BEGIN Records for the exercise
$ cat config.mk
export PLATFORM = sky130hd
export DESIGN_NAME = pe_argmax
export DESIGN_NICKNAME = d
export VERILOG_FILES = /design/src/rtl/pe_argmax.sv
export SDC_FILE = /design/constraint.sdc
export NUM_CORES = 1
export LEC_CHECK = 0
export BUFFER_PORTS_ARGS = -buffer_cell sky130_fd_sc_hd__buf_2
export CORE_ASPECT_RATIO = 0.8
export CORE_MARGIN = 10
export CORE_UTILIZATION = 35
export DETAILED_ROUTE_END_ITERATION = 8
export SETUP_SLACK_MARGIN = 0.02
export SYNTH_ARGS = -nofsm -noshare
export SYNTH_HDL_FRONTEND = slang
export SYNTH_SLANG_ARGS = --single-unit
$ cat constraint.sdc
create_clock -name clock -period 4.65 [get_ports clock]
set_clock_uncertainty 0.1 [all_clocks]
set_input_delay 1.395 -clock clock [delete_from_list [all_inputs] [get_ports clock]]
set_output_delay 1.395 -clock clock [all_outputs]
set_load 0.05 [all_outputs]
$ cat src/rtl/pe_argmax.sv
// pe_argmax: running argmax over the NUM_CLASSES binary32 scores of one image.
// After the last class it emits the winning index and score with a one-cycle pulse.
module pe_argmax #(
    parameter int NUM_CLASSES = 10,
    parameter int DATA_W      = 32
) (
    input  logic              clock,
    input  logic              reset,
    input  logic              start,
    input  logic [DATA_W-1:0] pe_out,
    input  logic              done_flag,
    output logic [3:0]        class_idx,
    output logic [DATA_W-1:0] max_val,
    output logic              result_valid,
    output logic              busy,
    output logic              nan_seen,
    output logic [1:0]        fsm_state
);
    typedef enum logic [1:0] {
        IDLE    = 2'd0,
        COLLECT = 2'd1,
        DONE    = 2'd2
    } state_t;

    localparam logic [DATA_W-1:0] CANON_NAN = 32'h7FC0_0000;
    localparam logic [DATA_W-1:0] NEG_ZERO  = 32'h8000_0000;
    localparam logic [3:0]        LAST_IDX  = 4'(NUM_CLASSES - 1);

    state_t            state;
    state_t            state_next;
    logic [3:0]        cnt;
    logic [3:0]        best_idx;
    logic              best_valid;
    logic [DATA_W-1:0] best_val;

    logic              sample;
    logic              last_sample;
    logic              cand_nan;
    logic              cand_wins;
    logic              win_valid;
    logic [3:0]        win_idx;
    logic [DATA_W-1:0] win_val;

    // Monotonic unsigned key: positives above negatives, -0 folded onto +0.
    function automatic logic [DATA_W-1:0] order_key(input logic [DATA_W-1:0] x);
        logic [DATA_W-1:0] z;
        z = (x == NEG_ZERO) ? '0 : x;
        return z[DATA_W-1] ? ~z : {1'b1, z[DATA_W-2:0]};
    endfunction

    // done_flag is a one-cycle strobe with no back-pressure: every strobe seen in
    // COLLECT without a simultaneous start is consumed as the next class in order.
    always_comb begin
        sample      = (state == COLLECT) && done_flag && !start;
        last_sample = sample && (cnt == LAST_IDX);
        cand_nan    = (pe_out[30:23] == 8'hFF) && (pe_out[22:0] != 23'd0);
        cand_wins   = !cand_nan &&
                      (!best_valid || (order_key(pe_out) > order_key(best_val)));
        win_valid   = best_valid || cand_wins;
        win_idx     = cand_wins ? cnt : best_idx;
        win_val     = cand_wins ? pe_out : best_val;
    end

    always_comb begin
        state_next = state;
        case (state)
            IDLE:    if (start) state_next = COLLECT;
            COLLECT: if (last_sample) state_next = DONE;
            DONE:    state_next = start ? COLLECT : IDLE;
            default: state_next = IDLE;
        endcase
    end

    always_ff @(posedge clock or posedge reset) begin
        if (reset) begin
            state <= IDLE;
        end else begin
            state <= state_next;
        end
    end

    always_ff @(posedge clock or posedge reset) begin
        if (reset) begin
            cnt        <= '0;
            best_valid <= 1'b0;
            best_idx   <= '0;
            best_val   <= '0;
            nan_seen   <= 1'b0;
            class_idx  <= '0;
            max_val    <= '0;
        end else if (start) begin
            cnt        <= '0;
            best_valid <= 1'b0;
            best_idx   <= '0;
            best_val   <= '0;
            nan_seen   <= 1'b0;
        end else if (sample) begin
            cnt <= cnt + 4'd1;
            if (cand_nan) begin
                nan_seen <= 1'b1;
            end
            if (cand_wins) begin
                best_valid <= 1'b1;
                best_idx   <= cnt;
                best_val   <= pe_out;
            end
            // An image with no non-NaN score reports class 0 with a canonical quiet NaN.
            if (last_sample) begin
                class_idx <= win_valid ? win_idx : 4'd0;
                max_val   <= win_valid ? win_val : CANON_NAN;
            end
        end
    end

    assign busy         = (state == COLLECT);
    assign result_valid = (state == DONE);
    assign fsm_state    = state;

endmodule

* After elaboration in Yosys (flattened, before gate mapping)
Cells that the tools add are included. Widths: inputs -> output; s select.
Word-level totals: output and inout bits 41, memories kept 0, memory bits (read-only) 0, bits in registers 80, bits of input ports 36, RAM bits 0, latch bits 0, logic and storage cells 64
Cells by class: shift operators 0, reduce and logical (&&, ||, !) cells 19, divide/modulo/power cells 0, $mul 0, $lt $le $gt $ge 1, equality and inequality tests 8, bitwise gates (word level) 3, add/sub/neg operators 1, multiplexer cells 24
Operator list (count):
- $mux 32 | 8
- $eq 32x32->1 const B | 2
- $not 32->32 | 2
- $gt 32x32->1 | 1
- $mux 4 | 6
- $reduce_bool 23->1 | 1
- $eq 8x8->1 const B | 1
- $mux 1 | 7
- $pmux 2 s3 | 1
- $reduce_and 2->1 | 3
- $reduce_bool 2->1 | 3
- $logic_and 1x1->1 | 5
- $add 4x1->4 const B | 1
- $eq 4x4->1 const B | 1
- $mux 2 | 2
- $logic_not 1->1 | 3
- $reduce_and 3->1 | 1
- $eq 2x1->1 const B | 1
- $eq 2x2->1 const B | 1
- $logic_not 2->1 | 1
- $logic_or 1x1->1 | 2
- $ne 2x1->1 const B | 1
- $ne 2x2->1 const B | 1
- $not 1->1 | 1

* Longest topological paths before layout
Gate-level depths: netlist (run 1).
depth after elaboration 10, mapped depth 18, depth with buffers taken out 13

* Worst setup path before layout (run 1)
OpenSTA, ideal clock, no wires.
path type input port to flip-flop, from in pe_out[17], to reg max_val[0], path slack -384 ps, setup time 76 ps, data required time 4474 ps, path buffers 3, arrival time 4858 ps, stages 16, cells stage by stage nor4_1 > nand4_1 > or2_2 > nor2_1 > clkbuf_1 > nor2_1 > ha_1 > a21oi_1 > nand2_1 > a21o_1 > o41a_1 > o21a_1 > or3_1 > buf_6 > buf_6 > o21ai_1
Between the ends: cells in the longest elaborated chain, start to end 9, elaborated cells between the ends (all ways) 13, classes of those cells 1 x order compare; 1 x eq/ne; 4 x mux; 1 x bitwise; 6 x reduce/logical
Ends and longest elaborated chain:
- start: declaration | RTL line 10 | input logic [DATA_W-1:0] pe_out,
- $eq 32x32->1 | RTL line 47 | z = (x == NEG_ZERO) ? '0 : x;
- $mux 32 | RTL line 47
- $not 32->32 | RTL line 48 | return z[DATA_W-1] ? ~z : {1'b1, z[DATA_W-2:0]};
- $mux 32 | RTL line 48
- $gt 32x32->1 | RTL line 58 | (!best_valid || (order_key(pe_out) > order_key(best_val)));
- $logic_or 1x1->1 | RTL line 58
- $logic_and 1x1->1 (*) | RTL line 57 | cand_wins = !cand_nan &&
- $mux 32 / $logic_or 1x1->1 (equally long branches)
- $mux 32 (*) | RTL line 110 | max_val <= win_valid ? win_val : CANON_NAN;
- end signal: assignment | RTL line 110
- end: declaration | RTL line 13 | output logic [DATA_W-1:0] max_val,
Mark *: on every way between the ends. The rest lies on a longest branch, timed or not. A chain may end at the register's enable or synchronous reset.

* Worst setup path in the final report (run 1)
from in pe_out[18], to reg max_val[24]
The elaborated chain is that of the path after synthesis.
END Records for the exercise
## What the exercise asks
Each line above that includes the word "Worst" is to be copied.

## The completed task
* Worst setup path before layout (run 1)
* Worst setup path in the final report (run 1)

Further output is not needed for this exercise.